The human body comprises about 50 trillion to 100 trillion cells.
These cells form the basic units of life and combine to create more complex tissues and organs.
Genes form a blueprint for protein production within each cell that determines how the cell will function.
Genes also determine physical characteristics or traits. The complete set of about 20,000 to 25,000 genes is called the genome.
Most cells have a similar basic structure. An outer layer, called the cell membrane, contains a cytoplasm fluid.
Within the cytoplasm are many specialized “little organs” called organelles. The most important is the nucleus, which controls the cell and houses genetic material in chromosome structures.
Chromosomes carry hereditary genetic information in long strands of DNA called genes.
Humans have 22 autosomal chromosomes and a single pair of sex chromosomes: XX in women and XY in men. Each chromosome pair includes one inherited from the father and one from the mother.
For most of the human genome, we receive half of our genes from our father and a half from our mother.
Each half represents a random combination of DNA passed down to our ancestors.
This recombination process makes it difficult to study the lines of descent because it creates a genetic mix of everyone that has come before.
Fortunately for anthropological geneticists, parts of the genome are passed on continuously from parent to child.
In these segments, the genetic code varies only through occasional mutations – random misspellings in the long sequence of letters that make up our DNA.
Random “copy errors” along the long orthographic sequence of base pairs of a genome are called mutations.
Mutations are random changes in an individual’s DNA sequence, which rarely occur in each new generation.
During reproduction, the DNA double helix of each cell separates into two unique strands. Individual threads are duplicated for the next generation, but the process is not always perfect.
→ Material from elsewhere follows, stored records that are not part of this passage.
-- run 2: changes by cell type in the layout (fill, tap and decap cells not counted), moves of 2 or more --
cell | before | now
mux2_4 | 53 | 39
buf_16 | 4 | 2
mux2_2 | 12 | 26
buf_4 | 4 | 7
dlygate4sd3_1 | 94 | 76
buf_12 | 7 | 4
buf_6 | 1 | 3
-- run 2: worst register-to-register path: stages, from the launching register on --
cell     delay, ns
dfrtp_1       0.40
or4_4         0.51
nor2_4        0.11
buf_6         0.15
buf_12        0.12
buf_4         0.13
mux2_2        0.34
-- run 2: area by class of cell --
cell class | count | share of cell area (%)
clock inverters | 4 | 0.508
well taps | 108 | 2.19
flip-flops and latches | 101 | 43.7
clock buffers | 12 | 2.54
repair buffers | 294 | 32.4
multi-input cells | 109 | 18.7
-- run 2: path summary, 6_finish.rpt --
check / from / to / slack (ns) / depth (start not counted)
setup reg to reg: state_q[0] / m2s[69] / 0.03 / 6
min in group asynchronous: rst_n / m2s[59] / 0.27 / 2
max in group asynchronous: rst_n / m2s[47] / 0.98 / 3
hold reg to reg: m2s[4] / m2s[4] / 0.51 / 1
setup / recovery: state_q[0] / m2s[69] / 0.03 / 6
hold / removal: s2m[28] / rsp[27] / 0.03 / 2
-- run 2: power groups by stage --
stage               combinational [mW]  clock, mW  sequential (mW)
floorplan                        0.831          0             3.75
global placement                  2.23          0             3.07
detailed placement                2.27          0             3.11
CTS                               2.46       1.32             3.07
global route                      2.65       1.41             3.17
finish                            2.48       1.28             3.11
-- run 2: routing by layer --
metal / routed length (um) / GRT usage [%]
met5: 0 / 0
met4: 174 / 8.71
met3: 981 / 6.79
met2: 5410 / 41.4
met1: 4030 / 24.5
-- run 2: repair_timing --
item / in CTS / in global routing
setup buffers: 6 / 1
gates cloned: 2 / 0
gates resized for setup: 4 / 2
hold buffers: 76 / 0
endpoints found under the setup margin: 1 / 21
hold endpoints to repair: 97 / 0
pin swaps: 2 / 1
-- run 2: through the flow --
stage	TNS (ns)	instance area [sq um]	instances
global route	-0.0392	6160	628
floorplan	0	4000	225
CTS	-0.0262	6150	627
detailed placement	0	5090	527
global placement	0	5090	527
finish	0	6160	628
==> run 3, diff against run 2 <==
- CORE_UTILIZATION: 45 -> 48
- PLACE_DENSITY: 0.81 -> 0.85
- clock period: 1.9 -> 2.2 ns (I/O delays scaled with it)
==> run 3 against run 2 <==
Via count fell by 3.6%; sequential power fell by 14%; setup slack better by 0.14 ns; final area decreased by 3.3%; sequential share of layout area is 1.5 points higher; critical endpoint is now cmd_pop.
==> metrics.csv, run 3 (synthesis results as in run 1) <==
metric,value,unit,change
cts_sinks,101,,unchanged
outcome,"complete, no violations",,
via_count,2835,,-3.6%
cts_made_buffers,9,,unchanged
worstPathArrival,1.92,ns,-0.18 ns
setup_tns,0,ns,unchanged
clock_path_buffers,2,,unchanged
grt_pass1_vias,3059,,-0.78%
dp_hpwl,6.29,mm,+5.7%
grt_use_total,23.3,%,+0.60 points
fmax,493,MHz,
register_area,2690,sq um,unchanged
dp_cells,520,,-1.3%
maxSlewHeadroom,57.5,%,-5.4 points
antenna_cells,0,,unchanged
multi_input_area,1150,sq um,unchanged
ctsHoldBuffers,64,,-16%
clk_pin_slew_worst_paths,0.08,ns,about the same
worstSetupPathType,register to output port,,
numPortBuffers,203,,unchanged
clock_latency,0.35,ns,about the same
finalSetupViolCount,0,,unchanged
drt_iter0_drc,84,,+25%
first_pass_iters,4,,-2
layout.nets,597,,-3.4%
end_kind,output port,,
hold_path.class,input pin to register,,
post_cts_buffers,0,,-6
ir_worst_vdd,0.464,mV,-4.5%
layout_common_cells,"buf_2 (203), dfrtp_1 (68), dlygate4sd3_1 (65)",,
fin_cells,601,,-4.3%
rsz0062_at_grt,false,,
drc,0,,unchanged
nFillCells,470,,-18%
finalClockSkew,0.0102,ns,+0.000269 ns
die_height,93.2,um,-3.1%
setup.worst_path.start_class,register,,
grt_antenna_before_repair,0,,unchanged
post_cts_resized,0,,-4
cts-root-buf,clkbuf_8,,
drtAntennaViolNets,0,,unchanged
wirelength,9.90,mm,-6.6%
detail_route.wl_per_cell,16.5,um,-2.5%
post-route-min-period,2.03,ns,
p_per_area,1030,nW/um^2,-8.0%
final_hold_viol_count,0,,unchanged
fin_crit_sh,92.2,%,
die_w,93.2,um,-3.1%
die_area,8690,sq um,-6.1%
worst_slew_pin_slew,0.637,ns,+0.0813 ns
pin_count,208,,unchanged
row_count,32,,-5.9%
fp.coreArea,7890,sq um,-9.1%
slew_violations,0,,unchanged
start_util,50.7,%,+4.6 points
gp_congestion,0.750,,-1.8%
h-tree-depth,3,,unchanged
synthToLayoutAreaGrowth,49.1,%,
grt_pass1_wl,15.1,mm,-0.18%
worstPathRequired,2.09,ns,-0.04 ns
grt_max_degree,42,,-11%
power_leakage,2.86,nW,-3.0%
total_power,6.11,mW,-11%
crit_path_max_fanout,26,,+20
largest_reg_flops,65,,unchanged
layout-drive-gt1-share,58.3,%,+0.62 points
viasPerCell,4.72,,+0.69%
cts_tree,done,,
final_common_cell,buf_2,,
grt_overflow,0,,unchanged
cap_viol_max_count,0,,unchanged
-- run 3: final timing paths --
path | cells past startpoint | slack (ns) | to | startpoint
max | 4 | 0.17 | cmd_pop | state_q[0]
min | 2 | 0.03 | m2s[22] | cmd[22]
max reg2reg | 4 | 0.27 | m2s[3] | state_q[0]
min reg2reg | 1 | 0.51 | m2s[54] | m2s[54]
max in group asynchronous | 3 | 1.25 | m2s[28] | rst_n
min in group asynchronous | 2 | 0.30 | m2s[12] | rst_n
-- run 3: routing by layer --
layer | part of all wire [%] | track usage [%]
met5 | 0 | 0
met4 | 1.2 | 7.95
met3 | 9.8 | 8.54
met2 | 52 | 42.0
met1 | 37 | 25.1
## src/id_remap_pkg.sv

```systemverilog
/* Fixed widths and limits of the ID remapper. MAX_UNIQ_IDS is assumed to be a power of two,
   and MST_ID_W must be at least IDX_W because master IDs are zero-extended table indices. */
package id_remap_pkg;

  // Slave-port IDs are wide and only sparsely used.
  localparam int unsigned SLV_ID_W        = 4;
  // Number of table entries, i.e. distinct input IDs in flight per direction.
  localparam int unsigned MAX_UNIQ_IDS    = 4;
  // An input ID stalls once this many of its transactions are outstanding.
  localparam int unsigned MAX_TXNS_PER_ID = 3;
  // Width of a table index, which is the output ID before zero extension.
  localparam int unsigned IDX_W           = $clog2(MAX_UNIQ_IDS);
  // Master-port IDs carry one zero bit above the index.
  localparam int unsigned MST_ID_W        = 3;
  localparam int unsigned ADDR_W          = 16;
  // A counter must be able to hold the value MAX_TXNS_PER_ID itself.
  localparam int unsigned CNT_W           = $clog2(MAX_TXNS_PER_ID + 1);

  typedef logic [SLV_ID_W-1:0]     slv_id_t;
  typedef logic [MST_ID_W-1:0]     mst_id_t;
  typedef logic [IDX_W-1:0]        idx_t;
  // One bit per table entry.
  typedef logic [MAX_UNIQ_IDS-1:0] field_t;
  typedef logic [CNT_W-1:0]        cnt_t;
  typedef logic [ADDR_W-1:0]       addr_t;

  // States of the issue machine.
  // In a hold state the stalled channel keeps its stored output ID until master ready rises.
  typedef enum logic [1:0] {
    READY,
    HOLD_AR,
    HOLD_AW,
    HOLD_AX
  } remap_state_e;

endpackage
```

## src/axi_id_remap.sv

```systemverilog
/* Only address, ID, R last and the handshakes are carried. Reads free an entry on the last
   R beat only, and writes free one on every B beat. */
`timescale 1ns/1ps

module axi_id_remap import id_remap_pkg::*; (
  input  logic    clk_i,
  input  logic    arst_n_i,
  // Read address.
  input  logic    slv_ar_valid_i,
  output logic    slv_ar_ready_o,
  input  slv_id_t slv_ar_id_i,
  input  addr_t   slv_ar_addr_i,
  output logic    mst_ar_valid_o,
  input  logic    mst_ar_ready_i,
  output mst_id_t mst_ar_id_o,
  output addr_t   mst_ar_addr_o,
  // Read response.
  input  logic    mst_r_valid_i,
  output logic    mst_r_ready_o,
  input  mst_id_t mst_r_id_i,
  input  logic    mst_r_last_i,
  output logic    slv_r_valid_o,
  input  logic    slv_r_ready_i,
  output slv_id_t slv_r_id_o,
  output logic    slv_r_last_o,
  // Write address.
  input  logic    slv_aw_valid_i,
  output logic    slv_aw_ready_o,
  input  slv_id_t slv_aw_id_i,
  input  addr_t   slv_aw_addr_i,
  output logic    mst_aw_valid_o,
  input  logic    mst_aw_ready_i,
  output mst_id_t mst_aw_id_o,
  output addr_t   mst_aw_addr_o,
  // Write response.
  input  logic    mst_b_valid_i,
  output logic    mst_b_ready_o,
  input  mst_id_t mst_b_id_i,
  output logic    slv_b_valid_o,
  input  logic    slv_b_ready_i,
  output slv_id_t slv_b_id_o
);

  logic rd_full, rd_exists, rd_exists_full, rd_push, rd_pop;
  logic wr_full, wr_exists, wr_exists_full, wr_push, wr_pop;
  idx_t rd_free_idx, rd_exists_idx, rd_idx;
  idx_t wr_free_idx, wr_exists_idx, wr_idx;

  // Addresses and response flow control are not touched by the remapping.
  assign mst_ar_addr_o = slv_ar_addr_i;
  assign mst_aw_addr_o = slv_aw_addr_i;
  assign slv_r_valid_o = mst_r_valid_i;
  assign mst_r_ready_o = slv_r_ready_i;
  assign slv_r_last_o  = mst_r_last_i;
  assign slv_b_valid_o = mst_b_valid_i;
  assign mst_b_ready_o = slv_b_ready_i;

  // A burst leaves the read table only with its final beat.
  assign rd_pop = mst_r_valid_i && slv_r_ready_i && mst_r_last_i;
  assign wr_pop = mst_b_valid_i && slv_b_ready_i;

  // Master IDs are the table index with zeros prepended.
  assign mst_ar_id_o = {{(MST_ID_W - IDX_W){1'b0}}, rd_idx};
  assign mst_aw_id_o = {{(MST_ID_W - IDX_W){1'b0}}, wr_idx};

  id_remap_table rd_table (
    .clk_i         (clk_i),
    .arst_n_i      (arst_n_i),
    .free_idx_o    (rd_free_idx),
    .full_o        (rd_full),
    .push_i        (rd_push),
    .push_inp_id_i (slv_ar_id_i),
    .push_idx_i    (rd_idx),
    .lookup_id_i   (slv_ar_id_i),
    .exists_o      (rd_exists),
    .exists_idx_o  (rd_exists_idx),
    .exists_full_o (rd_exists_full),
    .pop_i         (rd_pop),
    .pop_idx_i     (mst_r_id_i[IDX_W-1:0]),
    .pop_inp_id_o  (slv_r_id_o)
  );

  id_remap_table wr_table (
    .clk_i         (clk_i),
    .arst_n_i      (arst_n_i),
    .free_idx_o    (wr_free_idx),
    .full_o        (wr_full),
    .push_i        (wr_push),
    .push_inp_id_i (slv_aw_id_i),
    .push_idx_i    (wr_idx),
    .lookup_id_i   (slv_aw_id_i),
    .exists_o      (wr_exists),
    .exists_idx_o  (wr_exists_idx),
    .exists_full_o (wr_exists_full),
    .pop_i         (wr_pop),
    .pop_idx_i     (mst_b_id_i[IDX_W-1:0]),
    .pop_inp_id_o  (slv_b_id_o)
  );

  remap_issue_fsm issue_fsm (
    .clk_i            (clk_i),
    .arst_n_i         (arst_n_i),
    .slv_ar_valid_i   (slv_ar_valid_i),
    .mst_ar_ready_i   (mst_ar_ready_i),
    .mst_ar_valid_o   (mst_ar_valid_o),
    .slv_ar_ready_o   (slv_ar_ready_o),
    .rd_exists_i      (rd_exists),
    .rd_exists_full_i (rd_exists_full),
    .rd_exists_idx_i  (rd_exists_idx),
    .rd_full_i        (rd_full),
    .rd_free_idx_i    (rd_free_idx),
    .rd_push_o        (rd_push),
    .rd_idx_o         (rd_idx),
    .slv_aw_valid_i   (slv_aw_valid_i),
    .mst_aw_ready_i   (mst_aw_ready_i),
    .mst_aw_valid_o   (mst_aw_valid_o),
    .slv_aw_ready_o   (slv_aw_ready_o),
    .wr_exists_i      (wr_exists),
    .wr_exists_full_i (wr_exists_full),
    .wr_exists_idx_i  (wr_exists_idx),
    .wr_full_i        (wr_full),
    .wr_free_idx_i    (wr_free_idx),
    .wr_push_o        (wr_push),
    .wr_idx_o         (wr_idx)
  );

endmodule

```

## src/remap_issue_fsm.sv

```systemverilog
/* A request in READY is pushed to its table at once, even if the master stalls it. While one
   channel is held, the other channel accepts nothing until the machine is back in READY. */
`timescale 1ns/1ps

module remap_issue_fsm import id_remap_pkg::*; (
  input  logic clk_i,
  input  logic arst_n_i,
  // Read address handshake.
  input  logic slv_ar_valid_i,
  input  logic mst_ar_ready_i,
  output logic mst_ar_valid_o,
  output logic slv_ar_ready_o,
  // Read table.
  input  logic rd_exists_i,
  input  logic rd_exists_full_i,
  input  idx_t rd_exists_idx_i,
  input  logic rd_full_i,
  input  idx_t rd_free_idx_i,
  output logic rd_push_o,
  output idx_t rd_idx_o,
  // Write address handshake.
  input  logic slv_aw_valid_i,
  input  logic mst_aw_ready_i,
  output logic mst_aw_valid_o,
  output logic slv_aw_ready_o,
  // Write table.
  input  logic wr_exists_i,
  input  logic wr_exists_full_i,
  input  idx_t wr_exists_idx_i,
  input  logic wr_full_i,
  input  idx_t wr_free_idx_i,
  output logic wr_push_o,
  output idx_t wr_idx_o
);

  remap_state_e state_q, state_d;
  idx_t         ar_id_q, ar_id_d;
  idx_t         aw_id_q, aw_id_d;

  logic rd_ok, wr_ok;
  logic rd_stall, wr_stall;
  idx_t rd_sel_idx, wr_sel_idx;

  // A request is admissible when its ID is in flight below the limit,
  // or when it is new and a free entry is left.
  assign rd_ok = slv_ar_valid_i &&
                 ((rd_exists_i && !rd_exists_full_i) || (!rd_exists_i && !rd_full_i));
  assign wr_ok = slv_aw_valid_i &&
                 ((wr_exists_i && !wr_exists_full_i) || (!wr_exists_i && !wr_full_i));

  // Reusing the existing index keeps same-ID transactions in order.
  assign rd_sel_idx = rd_exists_i ? rd_exists_idx_i : rd_free_idx_i;
  assign wr_sel_idx = wr_exists_i ? wr_exists_idx_i : wr_free_idx_i;

  // A forwarded request that the master does not take this cycle must be held.
  assign rd_stall = rd_ok && !mst_ar_ready_i;
  assign wr_stall = wr_ok && !mst_aw_ready_i;

  always_comb begin
    mst_ar_valid_o = 1'b0;
    slv_ar_ready_o = 1'b0;
    rd_push_o      = 1'b0;
    rd_idx_o       = ar_id_q;
    mst_aw_valid_o = 1'b0;
    slv_aw_ready_o = 1'b0;
    wr_push_o      = 1'b0;
    wr_idx_o       = aw_id_q;
    ar_id_d        = ar_id_q;
    aw_id_d        = aw_id_q;
    state_d        = state_q;

    unique case (state_q)
      READY: begin
        rd_idx_o = rd_sel_idx;
        wr_idx_o = wr_sel_idx;
        // The slave sees the master's ready in the same cycle.
        if (rd_ok) begin
          mst_ar_valid_o = 1'b1;
          slv_ar_ready_o = mst_ar_ready_i;
          rd_push_o      = 1'b1;
        end
        if (wr_ok) begin
          mst_aw_valid_o = 1'b1;
          slv_aw_ready_o = mst_aw_ready_i;
          wr_push_o      = 1'b1;
        end
        // Store the index of each stalled channel so it stays stable.
        if (rd_stall) begin
          ar_id_d = rd_sel_idx;
        end
        if (wr_stall) begin
          aw_id_d = wr_sel_idx;
        end
        unique case ({rd_stall, wr_stall})
          2'b11:   state_d = HOLD_AX;
          2'b10:   state_d = HOLD_AR;
          2'b01:   state_d = HOLD_AW;
          default: state_d = READY;
        endcase
      end

      HOLD_AR: begin
        mst_ar_valid_o = 1'b1;
        slv_ar_ready_o = mst_ar_ready_i;
        if (mst_ar_ready_i) begin
          state_d = READY;
        end
      end

      HOLD_AW: begin
        mst_aw_valid_o = 1'b1;
        slv_aw_ready_o = mst_aw_ready_i;
        if (mst_aw_ready_i) begin
          state_d = READY;
        end
      end

      HOLD_AX: begin
        mst_ar_valid_o = 1'b1;
        slv_ar_ready_o = mst_ar_ready_i;
        mst_aw_valid_o = 1'b1;
        slv_aw_ready_o = mst_aw_ready_i;
        // Whichever channel completes first leaves the other one held.
        unique case ({mst_ar_ready_i, mst_aw_ready_i})
          2'b11:   state_d = READY;
          2'b10:   state_d = HOLD_AW;
          2'b01:   state_d = HOLD_AR;
          default: state_d = HOLD_AX;
        endcase
      end

      default: state_d = READY;
    endcase
  end

  always_ff @(posedge clk_i or negedge arst_n_i) begin
    if (!arst_n_i) begin
      state_q <= READY;
      ar_id_q <= '0;
      aw_id_q <= '0;
    end else begin
      state_q <= state_d;
      ar_id_q <= ar_id_d;
      aw_id_q <= aw_id_d;
    end
  end

endmodule

```

## src/id_remap_table.sv

```systemverilog
/* Pushes must target a free entry or the entry that already holds the same input ID, below
   the per-ID limit. Pops must target a busy entry. The caller enforces both. */
`timescale 1ns/1ps

module id_remap_table import id_remap_pkg::*; (
  input  logic    clk_i,
  input  logic    arst_n_i,
  // Lowest free entry and table-full flag.
  output idx_t    free_idx_o,
  output logic    full_o,
  // Push of a new transaction.
  input  logic    push_i,
  input  slv_id_t push_inp_id_i,
  input  idx_t    push_idx_i,
  // Lookup of an incoming input ID.
  input  slv_id_t lookup_id_i,
  output logic    exists_o,
  output idx_t    exists_idx_o,
  output logic    exists_full_o,
  // Pop on a completed response.
  input  logic    pop_i,
  input  idx_t    pop_idx_i,
  output slv_id_t pop_inp_id_o
);

  // Each entry pairs an input ID with the number of its transactions in flight.
  slv_id_t                  inp_id_q [MAX_UNIQ_IDS];
  cnt_t [MAX_UNIQ_IDS-1:0]  cnt_q;

  field_t free;
  field_t match;
  field_t inc;
  field_t dec;
  logic   no_match;

  for (genvar i = 0; i < MAX_UNIQ_IDS; i++) begin : gen_entry
    // An entry with a zero count is available for a new input ID.
    assign free[i]  = (cnt_q[i] == '0);
    // Only busy entries can match, since the stored ID of a free entry is stale.
    assign match[i] = (cnt_q[i] != '0) && (inp_id_q[i] == lookup_id_i);
    assign inc[i]   = push_i && (push_idx_i == idx_t'(i));
    assign dec[i]   = pop_i && (pop_idx_i == idx_t'(i));
  end

  // Lowest free entry for allocation.
  first_one_finder free_finder (
    .vec_i  (free),
    .idx_o  (free_idx_o),
    .none_o (full_o)
  );

  // At most one entry matches, because an input ID is only ever stored in one busy entry.
  first_one_finder match_finder (
    .vec_i  (match),
    .idx_o  (exists_idx_o),
    .none_o (no_match)
  );

  assign exists_o      = !no_match;
  assign exists_full_o = (cnt_q[exists_idx_o] == cnt_t'(MAX_TXNS_PER_ID));

  // The response path reads back the input ID of the returned index.
  assign pop_inp_id_o = inp_id_q[pop_idx_i];

  // A push and a pop on the same entry in one cycle cancel out.
  always_ff @(posedge clk_i or negedge arst_n_i) begin
    if (!arst_n_i) begin
      cnt_q <= '0;
    end else begin
      for (int i = 0; i < MAX_UNIQ_IDS; i++) begin
        if (inc[i] && !dec[i]) begin
          cnt_q[i] <= cnt_q[i] + cnt_t'(1);
        end else if (dec[i] && !inc[i]) begin
          cnt_q[i] <= cnt_q[i] - cnt_t'(1);
        end
      end
    end
  end

  // Rewriting the ID of an existing entry stores the same value again.
  always_ff @(posedge clk_i) begin
    if (push_i) begin
      inp_id_q[push_idx_i] <= push_inp_id_i;
    end
  end

endmodule

```

## src/first_one_finder.sv

```systemverilog
/* Purely combinational. idx_o reads zero when no bit is set, so check none_o first. */
`timescale 1ns/1ps

module first_one_finder import id_remap_pkg::*; (
  input  field_t vec_i,
  output idx_t   idx_o,
  output logic   none_o
);

  // Set once the scan has passed the first set bit.
  logic found;

  // Entry 0 has the highest priority.
  // Later set bits are ignored once one has been found.
  always_comb begin
    idx_o = '0;
    found = 1'b0;
    for (int i = 0; i < MAX_UNIQ_IDS; i++) begin
      if (vec_i[i] && !found) begin
        idx_o = idx_t'(i);
        found = 1'b1;
      end
    end
  end

  // An all-zero vector means no entry qualifies.
  assign none_o = !found;

endmodule

```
As genetic markers are inherited, they are passed down from generation to generation, forming a complex history that can be traced back in time.
In the Y chromosome DNA, it is passed from father to son, and mitochondrial DNA is passed from mother to daughter.
Genetic information can be traced through time to an individual’s ancestors, and the ancestor can be identified by performing a herdogram.
It is also called genealogy, pedigree, or genealogical tree and can be used to determine the occurrence of a pattern of transmission of a characteristic.
Divergent branches of the genealogical tree, or hologram, can be traced to the “nodes” in the tree, where a unit divides in two directions (Father, mother) and so on.
Herdograms are diagrams that describe the biological relationships within a family and represent the transmission mechanism of the characteristics of the genome.
In other words, diagrams represent kinship relationships where each individual is represented by a symbol.
Through herdograms, it is easier to identify the types of genetic inheritance and the chances of a person having a hereditary characteristic or disease.
The purpose of a hologram is to have an easy-to-read graph that shows a particular characteristic or the presence of a genetic disorder in an individual.
It can be used for characteristics like having loose earlobes or genetic disorders like color blindness, Huntington’s disease, and other genetic factors.
Symbology of a hologram
The herdogram is a representation, made using an agreed symbology, of the kinship relationships between individuals.
We can develop a hologram from some pretty simple rules and knowledge of the system of representation of individuals.
To assemble a hologram, specific symbols represent the family genealogy. That is the kinship relationships and the characteristics present in the family.
Symbology includes using a square for males, a circle for females, and a rhombus for individuals of the anonymous sex.
The filled symbol represents the individual who exhibits the characteristic, while the empty symbol represents the individual who does not have the characteristics.
A diagonal line over the symbol (empty or filled) represents that the individual has passed away.
A line joining a pair of individuals represents the marriage between unrelated individuals. In contrast, the use of two lines indicates that the marriage is consanguineous (between related individuals, that is, between any relative).
A dotted line represents an extra-conjugal (extramarital) relationship, and a diagonal line on the marriage line represents divorce.
Children generated from weddings (any relationship) are represented by a line derived from the marriage line.
Specific representations for twins, miscarriages, and prenatal death are present in the symbology.
Identical twins highlighted in red rectangles in the figure above are of particular interest to genetics, as it is an unusual situation, discordant monozygotic twins.
Despite sharing the same genetic material, the pair disagrees in one or more characteristics, which is generally linked to mutations in one of the team members.
The information generated by a herdogram
The first thing to notice on a herdogram is whether the inheritance is recessive or dominant.
It is necessary to observe if couples with the same characteristics have different children.
In this way, it is enough to perceive that the characteristics not present in a child are determined by recessive genes.
Basically, from a deeper interpretation, the genotype of all the representatives can be inferred, and the premises followed, from the moment in which it was identified what type of character is dominant or recessive if it is linked to sex and the probability that they appear—genetic characteristics in the next generations.